# Dwarf rat cage size



## Gigi (Nov 19, 2006)

I was wondering if theres a cage calculator or any guidelines for the size of cage for a pair of dwarf rats?


----------



## begoodtoanimals (Dec 6, 2007)

I would use the same guidelines as for standard size rats. Dwarfs still need room to play like any other rat.


----------



## Drasar (Aug 20, 2009)

How much smaller are dwarf Rats than the "normal" breeds?
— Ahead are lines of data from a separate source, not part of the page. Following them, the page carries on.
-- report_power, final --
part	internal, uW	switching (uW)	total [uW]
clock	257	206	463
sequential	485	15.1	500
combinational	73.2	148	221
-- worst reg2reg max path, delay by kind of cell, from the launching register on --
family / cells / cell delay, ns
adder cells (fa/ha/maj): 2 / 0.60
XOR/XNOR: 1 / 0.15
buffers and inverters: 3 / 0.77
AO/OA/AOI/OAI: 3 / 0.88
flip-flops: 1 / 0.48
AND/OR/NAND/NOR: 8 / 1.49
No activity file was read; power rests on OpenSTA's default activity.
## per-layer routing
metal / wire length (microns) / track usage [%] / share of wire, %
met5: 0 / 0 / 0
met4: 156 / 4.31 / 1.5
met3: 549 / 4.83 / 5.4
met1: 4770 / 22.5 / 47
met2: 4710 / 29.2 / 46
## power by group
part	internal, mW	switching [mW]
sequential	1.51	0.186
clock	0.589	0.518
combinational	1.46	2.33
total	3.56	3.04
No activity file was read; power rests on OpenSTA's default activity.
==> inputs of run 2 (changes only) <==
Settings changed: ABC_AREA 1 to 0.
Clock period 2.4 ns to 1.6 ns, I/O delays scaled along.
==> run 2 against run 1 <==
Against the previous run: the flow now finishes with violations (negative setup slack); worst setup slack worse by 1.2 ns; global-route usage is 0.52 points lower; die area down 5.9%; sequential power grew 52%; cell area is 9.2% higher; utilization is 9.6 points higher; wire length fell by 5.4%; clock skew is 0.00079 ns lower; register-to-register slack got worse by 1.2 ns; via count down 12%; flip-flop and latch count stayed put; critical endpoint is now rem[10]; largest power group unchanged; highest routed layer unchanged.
## config.mk

```make
export PLATFORM = sky130hd
export DESIGN_NAME = dsws_div
export DESIGN_NICKNAME = d
export VERILOG_FILES = /design/src/rtl/dsws_pkg.sv /design/src/rtl/dsws_div.sv
export SDC_FILE = /design/constraint.sdc
export NUM_CORES = 1
export LEC_CHECK = 0
export BUFFER_PORTS_ARGS = -buffer_cell sky130_fd_sc_hd__buf_2
export CAP_MARGIN = 0
export CORE_ASPECT_RATIO = 1.5
export CORE_MARGIN = 4
export CORE_UTILIZATION = 40
export DETAILED_ROUTE_END_ITERATION = 10
export SLEW_MARGIN = 20
export SYNTH_ARGS = -nofsm -noshare
export SYNTH_HDL_FRONTEND = slang
export SYNTH_SLANG_ARGS = --single-unit
```

## constraint.sdc

```tcl
create_clock -name clk -period 3 [get_ports clk]
set_input_delay 0.15 -clock clk [delete_from_list [all_inputs] [get_ports clk]]
set_output_delay 0.15 -clock clk [all_outputs]
set_load 0.01 [all_outputs]
```

## src/rtl/dsws_pkg.sv

```systemverilog
// ----------------------------------------------------------------------------
// dsws_pkg
// Shared constants, codes and types of the depth sphere window scorer.
// ----------------------------------------------------------------------------
`default_nettype none

package dsws_pkg;

	// frame geometry
	localparam int FRAME_WIDTH  = 640;
	localparam int FRAME_HEIGHT = 480;
	localparam int FRAME_CELLS  = FRAME_WIDTH * FRAME_HEIGHT;
	localparam int ADDR_W       = $clog2(FRAME_CELLS);
	localparam int DIM_LIM      = (FRAME_WIDTH > FRAME_HEIGHT) ? FRAME_WIDTH : FRAME_HEIGHT;
	localparam int DIM_W        = $clog2(DIM_LIM + 1);

	// field widths
	localparam int COL_W  = 10;
	localparam int ROW_W  = 9;
	localparam int CRD_W  = 24;
	localparam int CFG_W  = 16;
	localparam int GRID_W = 7;
	localparam int CNT_W  = 13;
	localparam int GREY_W = 8;
	localparam int GRID_MAX = 64;

	// arithmetic unit widths
	localparam int DVD_W  = 44;   // divider dividend / quotient
	localparam int DVS_W  = 25;   // divider divisor
	localparam int RAD_W  = 32;   // root radicand
	localparam int ROOT_W = RAD_W / 2;
	localparam int MUL_W  = 25;
	localparam int PROD_W = 2 * MUL_W;

	typedef enum logic {
		OP_LOAD  = 1'b0,
		OP_QUERY = 1'b1
	} op_t;

	typedef enum logic [1:0] {
		CFG_SPHERE_RADIUS = 2'd0,
		CFG_DEPTH_TOL     = 2'd1,
		CFG_PIXEL_SCALE   = 2'd2,
		CFG_SAMPLE_GRID   = 2'd3
	} cfg_idx_t;

	typedef struct packed {
		logic signed [CRD_W-1:0] x;
		logic signed [CRD_W-1:0] y;
		logic signed [CRD_W-1:0] z;
		logic                    valid;
	} point_t;

endpackage

`default_nettype wire

```

## src/rtl/dsws_div.sv

```systemverilog
// ----------------------------------------------------------------------------
// dsws_div
// Restoring divider, one quotient bit per cycle.
// ----------------------------------------------------------------------------
`default_nettype none

module dsws_div (
	input  wire logic                        clk,
	input  wire logic                        arst_n,
	input  wire logic                        go,
	input  wire logic [dsws_pkg::DVD_W-1:0]  dividend,
	input  wire logic [dsws_pkg::DVS_W-1:0]  divisor,
	output logic                             done,
	output logic [dsws_pkg::DVD_W-1:0]       quotient
);
	import dsws_pkg::*;

	localparam int CNT_BITS = $clog2(DVD_W + 1);

	logic [DVD_W-1:0]    quo_q;
	logic [DVS_W-1:0]    rem_q;
	logic [DVS_W-1:0]    dvs_q;
	logic [CNT_BITS-1:0] cnt_q;
	logic                run_q;
	logic                done_q;

	logic [DVS_W:0]      sh;
	logic                ge;
	logic [DVS_W:0]      diff;

	always_comb begin
		sh   = {rem_q, quo_q[DVD_W-1]};
		ge   = sh >= {1'b0, dvs_q};
		diff = sh - {1'b0, dvs_q};
	end

	always_ff @(posedge clk or negedge arst_n) begin
		if (!arst_n) begin
			cnt_q  <= '0;
			run_q  <= 1'b0;
			done_q <= 1'b0;
		end else begin
			done_q <= 1'b0;
			if (go) begin
				cnt_q <= CNT_BITS'(DVD_W);
				run_q <= 1'b1;
			end else if (run_q) begin
				cnt_q <= cnt_q - 1'b1;
				if (cnt_q == CNT_BITS'(1)) begin
					run_q  <= 1'b0;
					done_q <= 1'b1;
				end
			end
		end
	end

	always_ff @(posedge clk) begin
		if (go) begin
			quo_q <= dividend;
			rem_q <= '0;
			dvs_q <= divisor;
		end else if (run_q) begin
			quo_q <= {quo_q[DVD_W-2:0], ge};
			rem_q <= ge ? diff[DVS_W-1:0] : sh[DVS_W-1:0];
		end
	end

	assign done     = done_q;
	assign quotient = quo_q;

endmodule

`default_nettype wire

```

# After elaboration in Yosys (flattened, before gate mapping)
# Cells that the tools add are included.
[op_classes]
add_sub_neg = 2
order_cmp = 1
n_eq_ne = 1
n_mux = 11
n_reduce_logical = 1
[ops]
columns = ["operator", "count"]
rows = [
  ["2-to-1 mux 44 bit", 2],
  [">= comparator 26 x 25 -> 1 bit", 1],
  ["2-to-1 mux 25 bit", 1],
  ["subtractor 25 bit", 1],
  ["2-to-1 mux 6 bit", 2],
  ["== test 6 x 1 -> 1 bit, second input constant", 1],
  ["2-to-1 mux 1 bit", 6],
  ["subtractor 6 x 1 -> 6 bit, second input constant", 1],
  ["nonzero test 2 bit", 1],
]
[totals]
ff_bits = 102
in_bits = 72
output_inout_bits = 45

# Depth between registers and ports, before layout
# Gate-level depths: netlist of run 1.
[depth]
ltp_word = 4
depth_mapped = 14
ltp_nobuf = 12

# Worst setup path before layout of run 1
# No wires, ideal clock.
[synth_path]
path_type = "register -> register"
from = "reg quo_q[43], in the netlist quotient[43]"
to = "reg rem_q[23]"
setup_ns = 0.144
t_arrival_ns = 2.560
required_time_ns = 2.856
slack_ns = 0.297
path_stages_with_launch = 14
path_buffers = 1
period_less_slack_ns = 2.703
path_cell_list = "edfxtp_1 -> inv_1 -> ha_1 -> inv_1 -> fa_1 -> nand3_1 -> a21oi_1 -> o311ai_1 -> and3_1 -> o31a_1 -> buf_6 -> mux2_2 -> mux2i_1 -> a311oi_1"
[synth_between]
elab_chain_cells = 2
word_cells_on_any_way = 3
[synth_rtl]
columns = ["element", "line_no", "source"]
rows = [
  ["from (decl)", "dsws_div.sv:20", "logic [DVD_W-1:0] quo_q;"],
  ["from (signal assigned)", "dsws_div.sv:59", "quo_q <= dividend;"],
  ["from (signal assigned)", "dsws_div.sv:63", "quo_q <= {quo_q[DVD_W-2:0], ge};"],
  ["subtractor 25 bit or >= comparator 26 x 25 -> 1 bit (tied branches)", "dsws_div.sv:34, dsws_div.sv:33", ""],
  ["2-to-1 mux 25 bit *", "dsws_div.sv:64", "rem_q <= ge ? diff[DVS_W-1:0] : sh[DVS_W-1:0];"],
  ["to (signal assigned)", "dsws_div.sv:64", ""],
  ["to (decl)", "dsws_div.sv:21", "logic [DVS_W-1:0] rem_q;"],
]
# Every way passes the cells marked *; elsewhere a longest branch is shown, timed or not.
# A chain may end at the register's enable or synchronous reset.

# Final worst setup path of run 1
[layout_path]
from = "reg rem_q[12]"
to = "reg rem_q[17]"
[layout_between]
elab_chain_cells = 2
word_cells_on_any_way = 3
[layout_rtl]
columns = ["element", "line_no"]
rows = [
  ["subtractor 25 bit or >= comparator 26 x 25 -> 1 bit (tied branches)", "dsws_div.sv:34, dsws_div.sv:33"],
  ["2-to-1 mux 25 bit *", "dsws_div.sv:64"],
]
# Marked as above.

==> results.json, run 1 <==
{
  "status": "finished clean",
  "layout.nets": 737,
  "leakagePower_nw": 2.96,
  "power-per-cell-area_nw_per_um2": 791,
  "startpoint_type": "register",
  "gp_congestion": 0.859,
  "syn_inst": 492,
  "antenna_found_initial": 0,
  "die_h_um": 152,
  "drv_cap": 0,
  "synth_top_area_share_pct": 37.6,
  "ys_types": 56,
  "power.total_mw": 5.45,
  "num_rows": 52,
  "fin_ws_ns": 0.108,
  "drc_errors": 0,
  "synth_top_area_cell": "edfxtp_1",
  "diodes": 0,
  "achievable-frequency_mhz": 346,
  "clkPwrFrac_pct": 21.6,
  "maxSlewHeadroom_pct": 59.9,
  "synth_area_um2": 5510,
  "p_comb_share_pct": 42.5,
  "synthArstFlopShare_pct": 7.84,
  "critPathMaxFanout": 15,
  "start_util_pct": 40.7,
  "first_pass_iters": 4,
  "drive_gt1_share_pct": 33.0,
  "vias": 4293,
  "critPathArrivalTime_ns": 3.16,
  "io-pin-count": 117,
  "layoutNonFillerInstCount": 804,
  "final_antenna_net_count": 0,
  "grt_pass1_wl_um": 22300,
  "drv_slew": 0,
  "rsz0062_at_grt": "yes",
  "timing.final.crit_share_pct": 96.4,
  "coreArea_um2": 13500,
  "dp_hpwl_um": 9420,
  "first_global_vias": 4647,
  "place_ws_ns": 0.0608,
  "drt-total-wl_um": 13000,
  "placed_cell_area_um2": 6290,
  "cts_made_buffers": 9,
  "hp-class": "primary input to register",
  "drt_iter0_drc": 182,
  "synth-main-ff-cell": "edfxtp_1",
  "vdd_drop_max_uv": 335,
  "p_sw_mw": 2.00,
  "synth_edf_count": 69,
  "synth.top_cells.by_area": "edfxtp_1 38%, mux2_2 10%, dfxtp_1 9.1%, ha_1 6.1%, dfrtp_1 3.6%",
  "seqPwrFrac_pct": 35.8,
  "fin_area_um2": 6890,
  "yosysMostFrequentCell": "edfxtp_1",
  "swShare_pct": 36.6,
  "ys_warn_count": 0,
  "clk_pin_slew_worst_paths_ns": 0.08,
  "placedCellCount": 762,
  "cts_sinks": 102,
  "internal_power_mw": 3.45,
  "h-tree-depth": 3,
  "port_buffers": 116,
  "vias_per_cell": 5.34,
  "gr-total-overflow": 0,
  "synth_common_cells": "69 x edfxtp_1, 50 x mux2_2, 50 x nor2_1",
  "end_kind": "register",
  "required_ns": 3.27,
  "grt_use_total_pct": 17.3,
  "syn_to_final_growth_pct": 25.1,
  "grt_max_degree": 55,
  "syn_area_per_cell_um2": 11.2,
  "clockRootBuffer": "clkbuf_16",
  "die_w_um": 104,
  "post-route-min-period_ns": 2.89,
  "clockBufferDepth": 2,
  "ys_seq_area_share_pct": 50.3,
  "syn-num-nets": 592,
  "cts_tree": "done",
  "clock_latency_ns": 0.34,
  "worstMarginPinSlew_ns": 0.602,
  "skew_ns": 0.0124,
  "setup_viol": 0,
  "hold_violations": 0,
  "tns_ns": 0,
  "dieArea_um2": 15800,
  "path_class": "register to register",
  "wl_per_cell_um": 16.2,
  "ys_ff_latch": 102
}
[sequential cells by signal, indices dropped and copies added (netlist names)]
name	cells
dvs_q	25
rem_q	25
done	1
quotient	44
run_q	1
cnt_q	6
[path summary, 6_finish.rpt]
kind	from	endpoint	slack [ns]	cells after the start
max in group asynchronous	arst_n	cnt_q[5]	2.65	2
min in group asynchronous	arst_n	cnt_q[4]	0.19	2
max	rem_q[12]	rem_q[17]	0.11	10
min	dividend[41]	quotient[41]	0.10	2
max reg2reg	rem_q[12]	rem_q[17]	0.11	10
min reg2reg	rem_q[23]	rem_q[24]	0.50	2
[stage by stage]
step                      hold WS [ns]  utilization [%]
after detailed placement       0.00470             46.5
after global routing            0.0960             50.9
final                            0.101             50.9
after global placement       -0.000938             46.5
after floorplan                 -0.146                -
after CTS                      0.00127             50.6
[placed cells by master (no fill, tap or decap), types with 3 or more instances in the layout]
cell / synthesis / final
nand2b_1: 10 / 10
dlygate4sd3_1: 0 / 26
clkbuf_16: 0 / 9
a21oi_1: 25 / 24
nor2_1: 50 / 50
nor2b_1: 4 / 4
nand3_1: 8 / 7
inv_1: 36 / 36
a211oi_1: 19 / 19
edfxtp_1: 69 / 69
a21o_1: 6 / 6
mux2_2: 50 / 50
or3_1: 4 / 4
nor3_1: 5 / 4
xnor2_1: 11 / 11
dfxtp_1: 25 / 25
o21bai_1: 4 / 4
ha_1: 27 / 27
buf_2: 2 / 115
nand4_1: 4 / 4
buf_4: 1 / 13
a311oi_1: 7 / 7
o21ai_0: 15 / 15
nand2_1: 26 / 26
mux2i_1: 13 / 13
xor2_1: 10 / 10
and3_1: 3 / 3
dfrtp_1: 8 / 8
[what timing repair did]
action,in CTS,in global routing
buffers inserted,0,0
endpoints found under the setup margin,1,20
pin swaps,0,1
endpoints found under the hold margin,32,1
hold buffers,25,1
resized for setup,1,7
gates cloned,0,0
[cell families (layout without fill, tap and decap cells)]
logic type                 count (synthesis)  count (layout)  share of synthesized area (%)
xor gates and xnor gates                  21              21                           3.34
DFF                                      102             102                           50.3
and+or+nand+nor                          125             125                           10.8
adders and majority gates                 28              28                           6.50
buffers and inverters                     57             207                           4.27
AOI/OAI and AO/OA                         96              96                           12.2
muxes                                     63              63                           12.6
[power groups by stage]
stage          Combinational, mW  Sequential, mW  Clock, mW
6_report                    2.32            1.95       1.18
5_1_grt                     2.60            1.99       1.26
4_1_cts                     2.28            1.96       1.21
3_5_place_dp                2.24            1.98          0
3_3_place_gp                2.19            1.98          0
2_1_floorplan               1.68            1.97          0
[routing by layer]
metal / share of wire (%) / vias to the layer above / GRT usage (%)
met5: 0 / - / 0
met4: 1.8 / 0 / 6.65
met3: 6.3 / 18 / 4.45
met2: 51 / 124 / 31.3
met1: 41 / 2059 / 19.5
li1: - / 2092 / -
[area by class of cell]
type	count	area [um^2]
clock buffer	10	239
fill	1264	6640
clock inverter	6	63.8
sequential	102	2770
multi-input combinational	333	2540
tap	162	203
timing repair buffer	154	933
inverter	37	139
[critical path, stage by stage, from the launching register on]
cell	delay, ns
dfxtp_1	0.35
ha_1	0.42
and2_4	0.20
a41oi_1	0.14
o22a_1	0.24
and3_1	0.17
o31a_1	0.25
buf_4	0.17
buf_4	0.18
or4_1	0.52
a41oi_2	0.16
No activity file was read; power rests on OpenSTA's default activity.
==> run 2, diff against run 1 <==
CELL_PAD_IN_SITES_DETAIL_PLACEMENT = 0   (was unset)
CELL_PAD_IN_SITES_GLOBAL_PLACEMENT = 2   (was unset)
CORE_UTILIZATION = 35   (was 40)
GPL_ROUTABILITY_DRIVEN = 0   (was unset)
PLACE_DENSITY_LB_ADDON = 0.1   (was unset)
==> results.json, run 2 (same netlist as run 1, synthesis figures left out) <==
{
  "path_class": "register to register",
  "clk_pin_slew_worst_paths_ns": 0.08,
  "vias": 4257,
  "cts_made_buffers": 9,
  "first_global_vias": 4545,
  "power-per-cell-area_nw_per_um2": 806,
  "path_cells": "inv_1 > ha_1 > and2_4 > a41oi_1 > o22a_1 > and3_1 > o31a_1 > buf_12 > or4_1 > a41oi_2",
  "slowest_delay_ns": 0.52,
  "hp-class": "primary input to register",
  "drc_errors": 0,
  "dieArea_um2": 17900,
  "first_pass_iters": 7,
  "required_ns": 3.27,
  "drt-total-wl_um": 13500,
  "status": "finished clean",
  "port_buffers": 116,
  "die_h_um": 162,
  "reg2reg_from": "dvs_q[12]",
  "die_w_um": 110,
  "rsz0062_at_grt": "no",
  "cts_tree": "done",
  "grt_max_degree": 59,
  "start_util_pct": 36.1,
  "clockRootBuffer": "clkbuf_16",
  "drv_slew": 0,
  "leakagePower_nw": 2.99,
  "maxSlewHeadroom_pct": 53.2,
  "worstMarginPinSlew_ns": 0.701,
  "io-pin-count": 117,
  "critPathMaxFanout": 8,
  "num_rows": 55,
  "final_antenna_net_count": 0,
  "finalCoreUtilization_pct": 45.8,
  "critPathSlowestCell": "or4_1",
  "startpoint_type": "register",
  "hold_violations": 0,
  "fill_cells": 1536,
  "coreArea_um2": 15300,
  "h-tree-depth": 3,
  "drv_cap": 0,
  "diodes": 0,
  "final_cell_mix": "115 x buf_2, 69 x edfxtp_1, 50 x mux2_2, 50 x nor2_1, 36 x inv_1",
  "multi_input_area_um2": 2520,
  "grt_pass1_wl_um": 22500,
  "largest_reg_flops": 44,
  "vdd_drop_max_uv": 408,
  "seq_area_um2": 2770,
  "drive_gt1_share_pct": 33.3,
  "end_kind": "register",
  "skew_ns": 0.0123,
  "post-route-min-period_ns": 2.83,
  "mostFrequentLayoutCell": "buf_2",
  "achievable-frequency_mhz": 353,
  "hold_path_startpoint": "dividend[26]",
  "dp_hpwl_um": 10100,
  "critPathArrivalTime_ns": 3.10,
  "cts_sinks": 102,
  "timing.final.crit_share_pct": 94.3,
  "drt_iter0_drc": 166,
  "grt_use_total_pct": 15.4,
  "clock_latency_ns": 0.35,
  "vias_per_cell": 5.02,
  "cp-startpoint": "dvs_q[12]",
  "gr-total-overflow": 0,
  "antenna_found_initial": 0,
  "wl_per_cell_um": 15.9,
  "syn_to_final_growth_pct": 27.1,
  "clockBufferDepth": 2,
  "tns_ns": 0,
  "setup_viol": 0,
  "worst_hold_slack_ns": 0.0954,
  "layout.nets": 744
}
## run 2: cell types whose count changed in the layout (fill, tap and decap cells not counted), sizes merged
cell | previous run | this run
bufinv | 0 | 1
inv | 40 | 39
buf | 128 | 135
## run 2: where the power goes
group          internal (mW)  switching, mW  total (mW)
clock                  0.663          0.569        1.23
sequential              1.77          0.181        1.95
combinational           1.17           1.29        2.46
total                   3.61           2.04        5.64
## run 2: worst paths after layout
check / endpoint / slack (ns) / depth (start not counted)
setup / recovery: rem_q[17] / 0.17 / 10
hold / removal: quotient[26] / 0.1 / 2
setup reg to reg: rem_q[17] / 0.17 / 10
hold reg to reg: rem_q[5] / 0.51 / 2
max in group asynchronous: run_q / 2.67 / 2
min in group asynchronous: done / 0.16 / 2
## run 2: area by class of cell
cell class                      count  area share [%]
Inverter                           37            1.98
Clock buffer                       10            3.27
Tap cell                          199            3.56
Sequential cell                   102            39.6
Multi-Input combinational cell    333            36.0
Timing Repair Buffer              161            14.4
Clock inverter                      6            1.11
## run 2: metal layers
layer	vias up	part of all wire [%]	track usage [%]	wire (um)
li1	2115	-	-	-
met1	2022	41	17.8	5520
met2	103	51	27.7	6940
met3	17	6.1	4.47	828
met4	0	1.7	4.71	227
met5	-	0	0	0
## run 2: what timing repair did
item | in CTS | in global routing
setup endpoints to repair | 0 | 19
setup buffers | 0 | 2
hold buffers | 25 | 1
gates resized for setup | 0 | 6
endpoints found under the hold margin | 32 | 1
## run 2: metrics by stage
step	std cells	worst slack, ns	power (mW)	cell area [um^2]
after floorplan	492	0.297	3.65	5510
after CTS	845	0.0730	5.66	6950
final	848	0.171	5.64	7000
after detailed placement	804	0.0857	4.38	6400
after global routing	848	0.00788	6.07	7000
after global placement	804	0.101	4.38	6400
## run 2: worst max-delay path: cells and delay by family, from the launching register on
kind	cells	cell delay, ns
compound gates	4	0.90
buf+inv	2	0.20
fa+ha+maj	1	0.41
simple gates	3	0.90
flops	1	0.33
==> run 3, diff against run 2 <==
ABC_AREA = 1   (was unset)
CORE_UTILIZATION = 31   (was 35)
CTS_CLUSTER_SIZE = 24   (was unset)
==> results.json, run 3 <==
{
  "layoutNonFillerInstCount": 1280,
  "synth_xor_area_share_pct": 1.54,
  "synthMuxAreaShare_pct": 0,
  "mostFrequentLayoutCell": "nand2_1",
  "multi_input_area_um2": 2780,
  "post-route-min-period_ns": 2.51,
  "seq_area_um2": 2770,
  "synth_area_um2": 6250,
  "grt_max_degree": 47,
  "drv_slew": 0,
  "hold_violations": 0,
  "first_global_vias": 5870,
  "syn_to_final_growth_pct": 22.4,
  "clk_pin_slew_worst_paths_ns": 0.08,
  "ys_ff_latch": 102,
  "ys_seq_area_share_pct": 44.4,
  "yosysMostFrequentCell": "nand2_1",
  "cts_made_buffers": 9,
  "hp-class": "primary input to register",
  "maxSlewHeadroom_pct": 34.8,
  "largest_reg_flops": 44,
  "status": "finished clean",
  "dp_hpwl_um": 14300,
  "h-tree-depth": 3,
  "io-pin-count": 117,
  "critPathArrivalTime_ns": 2.63,
  "synth_top_area_cell": "edfxtp_1",
  "clockBufferDepth": 2,
  "achievable-frequency_mhz": 399,
  "syn_inst": 878,
  "path_class": "register to register",
  "cts_resized": 0,
  "tns_ns": 0,
  "rsz0062_at_grt": "no",
  "synth_top_family_by_area": "simple AND/OR/NAND/NOR gates",
  "antenna_found_initial": 0,
  "synth_edf_count": 69,
  "r2r_cells": 11,
  "drt-total-wl_um": 18900,
  "layout.nets": 1115,
  "start_util_pct": 31.6,
  "synth-main-ff-cell": "edfxtp_1",
  "hold_depth": 1,
  "synthArstFlopShare_pct": 7.84,
  "postCtsSetupBuffers": 0,
  "end_kind": "register",
  "wl_per_cell_um": 14.8,
  "synth_fa_ha_area_share_pct": 5.73,
  "critPathMaxFanout": 26,
  "grt_use_total_pct": 17.3,
  "final_antenna_net_count": 0,
  "worstMarginPinSlew_ns": 0.978,
  "clock_latency_ns": 0.36,
  "grt_pass1_wl_um": 30200,
  "num_rows": 63,
  "final_cell_mix": "401 x nand2_1, 155 x inv_1, 116 x buf_2",
  "setup_viol": 0,
  "drc_errors": 0,
  "synth_common_cells": "401 x nand2_1, 156 x inv_1, 69 x edfxtp_1",
  "syn-num-nets": 978,
  "vias": 5656,
  "finalCoreUtilization_pct": 38.7,
  "synth_simple_gate_area_share_pct": 35.1,
  "syn_area_per_cell_um2": 7.12,
  "drt_iter0_drc": 222,
  "ys_types": 32,
  "leakagePower_nw": 4.12,
  "worst_hold_slack_ns": 0.0256,
  "diodes": 0,
  "drive_gt1_share_pct": 14.7,
  "placedCellCount": 1240,
  "required_ns": 3.12,
  "startpoint_type": "register",
  "skew_ns": 0.0133,
  "synth.top_cells.by_area": "edfxtp_1 33%, nand2_1 24%, inv_1 9.4%, dfxtp_1 8.0%, ha_1 5.4%",
  "fill_cells": 2213,
  "ys_warn_count": 0,
  "dieArea_um2": 22500,
  "power.total_mw": 6.03,
  "synth_top_area_share_pct": 33.2,
  "cts_sinks": 102,
  "synth-compound-area-share_pct": 2.00,
  "port_buffers": 116,
  "ctsHoldBuffers": 24,
  "cts_tree": "done",
  "die_h_um": 182,
  "coreArea_um2": 19800,
  "clockRootBuffer": "clkbuf_16",
  "vdd_drop_max_uv": 284,
  "timing.final.crit_share_pct": 83.5,
  "power-per-cell-area_nw_per_um2": 788,
  "first_pass_iters": 4,
  "vias_per_cell": 4.42,
  "die_w_um": 124,
  "gr-total-overflow": 0,
  "drv_cap": 0
}
==> run 3: cell count changes after synthesis, moves of 9 or more <==
cell,delta
a211oi_1,-19
a21oi_1,-11
inv_1,+120
mux2_2,-50
mux2i_1,-13
nand2_1,+375
nand2b_1,-10
nand3_1,+40
nand4_1,+28
nor2_1,-12
o21ai_0,-10
xor2_1,-9
==> run 3: logic make-up (layout without fill, tap and decap cells) <==
| logic type | count (synthesis) | after routing |
|---|---|---|
| and+or+nand+nor | 534 | 534 |
| buffers and inverters | 181 | 323 |
| DFF | 102 | 102 |
| adders and majority gates | 28 | 28 |
| AOI/OAI and AO/OA | 22 | 22 |
| xor gates and xnor gates | 11 | 11 |
==> run 3: stage by stage <==
| step | cell area [um^2] | worst slack, ns |
|---|---|---|
| finish | 7650 | 0.494 |
| global route | 7650 | 0.265 |
| CTS | 7650 | 0.427 |
| detailed placement | 7120 | 0.434 |
| global placement | 7120 | 0.483 |
| floorplan | 6250 | 0.872 |
==> run 3: area by class of cell <==
class | count | area share, %
flip-flops and latches | 102 | 36.3
well taps | 260 | 4.25
clock buffers | 10 | 2.99
clock inverters | 6 | 0.818
repair buffers | 149 | 11.6
multi-input cells | 595 | 36.3
inverters | 158 | 7.75
==> run 3: final timing paths <==
check / end / slack (ns) / from
max in group asynchronous: cnt_q[5] / 2.65 / arst_n
worst max register to register: quotient[0] / 0.49 / rem_q[20]
worst min register to register: rem_q[8] / 0.48 / rem_q[8]
worst min-delay path: dvs_q[17] / 0.03 / divisor[17]
min in group asynchronous: cnt_q[4] / 0.16 / arst_n
worst max-delay path: quotient[0] / 0.49 / rem_q[20]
Are there any special requirements to concider?


----------



## Gabrielle B (Jan 16, 2009)

Dwarf rats are much more active than regular rats, so I would think they would need more space


----------



## Drasar (Aug 20, 2009)

Huummm...I thought they would be smaller so thus require less space and maybe be easier to care for..still making up my mind on which type of breed to get...I'm a total Newbie when it comes to Rat... ;D


----------



## Stace87 (Jun 24, 2008)

I think you may find it quite difficult to find dwarf rats.


----------



## Drasar (Aug 20, 2009)

Yeah, haven't found anywhere to get them yet. :


----------



## maddy (Jul 27, 2009)

i never new they existed
what's wrong with "normal sized" rats?


----------



## Drasar (Aug 20, 2009)

Nothin' at all wrong with them...just thought Dwarves would require less space...so I could put more toys and stuff in their cage and things...I'm starting out with a 10 gal. aquarium with a wire tanktopper...bought it before I read the forums...I'm getting a big wire cage once I get the money, but it will be awhile


----------



## Stace87 (Jun 24, 2008)

It may be best to wait until you can afford a suitable wire cage before getting your rats. Maybe you could return the aquarium and tank topper?


----------



## Corpseflower (Jun 12, 2009)

I really hope dwarf rats aren't the same thing as "teacup" chihuahuas.... The way they breed teacup chihuahuas [and a lot of other "teacup" and "toy" breeds] is to breed runt with runt over and over. Their genetics are diminished and the dogs don't last long at all. Our first chi was a teacup who died five months later unexpectedly. Does anyone know how the dwarfs are bred?


----------



## Drasar (Aug 20, 2009)

Unfortunatly I can't return it...ordered it through the mail...


----------



## Corpseflower (Jun 12, 2009)

Did you call the company? I think most will work something out.


----------



## Drasar (Aug 20, 2009)

I would have to pay return shipping and it wouldn't be worth it..Cost me almost $10 to get it...that's the biggest negative aspect about ordering stuff..pay almost as much for shipping as what you are ordering...It will cost you about $25 shipping (overnight) to order a $10 Sling (Baby Spider or "Spiderling") or Scorpion.


----------



## Gabrielle B (Jan 16, 2009)

If the dwarf rats in america are anything like the dwarf rats here in Aus, it is just ratty dwarfism (like dwarfism in people). The ones here (which are few and far between) have not been seen to have any major health issues, but infertility has been observed


----------